Buffarini Guidi was born in Pisa.
When Italy entered World War I, he volunteered in an artillery regiment. He was promoted to rank of captain in 1917, and remained on active duty in the Italian Army until 1923 – in the meantime, he earned his bachelor's degree in law from the University of Pisa in March 1920.
After leaving the army, with the rank of lieutenant colonel, he became active in Fascist circles, and joined the National Fascist Party (PNF). A mayor of Pisa in April 1923, Buffarini Guidi headed the local Party hierarchy from 1924 (his notoriety being increased by his career as a lawyer). He rose to become honorary Consul of the MVSN Blackshirts - the voluntary militia after the March on Rome.

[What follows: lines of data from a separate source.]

===== src/rtl/hazard_stall_controller.sv =====
// Stall/flush sequencer for the 5-stage pipeline: load-use bubbles, branch flushes,
// memory-wait freeze with timeout, plus sticky error and saturating event counters.
module hazard_stall_controller #(
  parameter int unsigned MEM_TIMEOUT = 16,
  parameter int unsigned CNT_W       = 32
) (
  input  logic             clk,
  input  logic             rst,
  input  logic [4:0]       IF_ID_Rs1,
  input  logic [4:0]       IF_ID_Rs2,
  input  logic             IF_ID_UseRs1,
  input  logic             IF_ID_UseRs2,
  input  logic             ID_EX_MemRead,
  input  logic [4:0]       ID_EX_Rd,
  input  logic             branch_taken,
  input  logic             dmem_req,
  input  logic             dmem_ready,
  output logic             pc_write,
  output logic             IF_ID_Stall,
  output logic             IF_ID_Flush,
  output logic             Control_Sig_Stall,
  output logic             pipe_freeze,
  output logic             mem_timeout_err,
  output logic [CNT_W-1:0] stall_cnt,
  output logic [CNT_W-1:0] flush_cnt
);

  typedef enum logic {RUN, MEM_WAIT} state_t;

  localparam logic [7:0] TIMEOUT_LAST = 8'(MEM_TIMEOUT - 1);

  state_t           state;
  logic [7:0]       wait_cnt;
  logic             err_q;
  logic [CNT_W-1:0] stall_q;
  logic [CNT_W-1:0] flush_q;

  logic load_use;
  logic freeze;
  logic pc_write_c, if_id_stall_c, if_id_flush_c, ctrl_stall_c;

  always_comb begin
    load_use = ID_EX_MemRead && (ID_EX_Rd != 5'd0) &&
               ((IF_ID_UseRs1 && (ID_EX_Rd == IF_ID_Rs1)) ||
                (IF_ID_UseRs2 && (ID_EX_Rd == IF_ID_Rs2)));
    // In MEM_WAIT the access is already outstanding, so only dmem_ready matters.
    freeze = (state == RUN) ? (dmem_req && !dmem_ready) : !dmem_ready;
  end

  // NOTE: every signal written here gets a default first so no latch is inferred.
  always_comb begin
    pc_write_c    = 1'b1;
    if_id_stall_c = 1'b0;
    if_id_flush_c = 1'b0;
    ctrl_stall_c  = 1'b0;
    if (freeze) begin
      pc_write_c    = 1'b0;
      if_id_stall_c = 1'b1;
    end else if (branch_taken) begin
      if_id_flush_c = 1'b1;
      ctrl_stall_c  = 1'b1;
    end else if (load_use) begin
      pc_write_c    = 1'b0;
      if_id_stall_c = 1'b1;
      ctrl_stall_c  = 1'b1;
    end
  end

  always_comb begin
    pc_write          = rst ? 1'b1 : pc_write_c;
    IF_ID_Stall       = rst ? 1'b0 : if_id_stall_c;
    IF_ID_Flush       = rst ? 1'b0 : if_id_flush_c;
    Control_Sig_Stall = rst ? 1'b0 : ctrl_stall_c;
    pipe_freeze       = rst ? 1'b0 : freeze;
    mem_timeout_err   = rst ? 1'b0 : err_q;
    stall_cnt         = rst ? '0   : stall_q;
    flush_cnt         = rst ? '0   : flush_q;
  end

  // NOTE: sequential state uses non-blocking assignments so all registers update together.
  always_ff @(posedge clk) begin
    if (rst) begin
      state    <= RUN;
      wait_cnt <= 8'd0;
      err_q    <= 1'b0;
      stall_q  <= '0;
      flush_q  <= '0;
    end else begin
      if (!pc_write_c && (stall_q != '1)) stall_q <= stall_q + 1'b1;
      if (if_id_flush_c && (flush_q != '1)) flush_q <= flush_q + 1'b1;
      case (state)
        RUN: begin
          if (freeze) begin
            state    <= MEM_WAIT;
            wait_cnt <= 8'd0;
          end
        end
        MEM_WAIT: begin
          if (!dmem_ready) begin
            wait_cnt <= wait_cnt + 8'd1;
            if (wait_cnt == TIMEOUT_LAST) begin
              err_q <= 1'b1;
              state <= RUN;
            end
          end else begin
            state <= RUN;
          end
        end
        default: state <= RUN;
      endcase
    end
  end

endmodule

In May 1933 he was appointed to be Undersecretary Minister of Interior, and forged an alliance with Galeazzo Ciano - opposing the Party bureaucracy, creating several secret services, and attempting to lessen the effects of Antisemitic legislation passed by the regime. Nevertheless, (and unlike Ciano), on 25 July 1943, Buffarini Guidi voted in favor of Benito Mussolini during Dino Grandi's attempt to have the latter deposed and get Italy to sign a peace with the Allies. As reward, after Nazi Germany intervened and rescued Mussolini in September, Guido Buffarini Guidi was appointed Minister of the Interior of the new Italian Social Republic (established by Nazis in Northern Italy). Seen as extremely avaricious, he was distrusted even by most of his cabinet colleagues.
Near the end of the Republic's life, in February 1945, Mussolini dismissed Buffarini Guidi from office. After a failed attempt to escape to Switzerland, the latter was arrested by the partisans on 26 April. He was sentenced to death by an Extraordinary Court of Justice in Milan who found him guilty of war crimes, and was shot on 10 July, having tried (like French collaborator Pierre Laval) and failed to commit suicide while in captivity.
Whilst in prison, Guidi offered to reveal to the Allies compromising letters exchanged between Churchill and Mussolini during the war in exchange for his release. He was unsuccessful but coincidentally, sharing the same cell with Guidi was the industrialist Guido Donegani.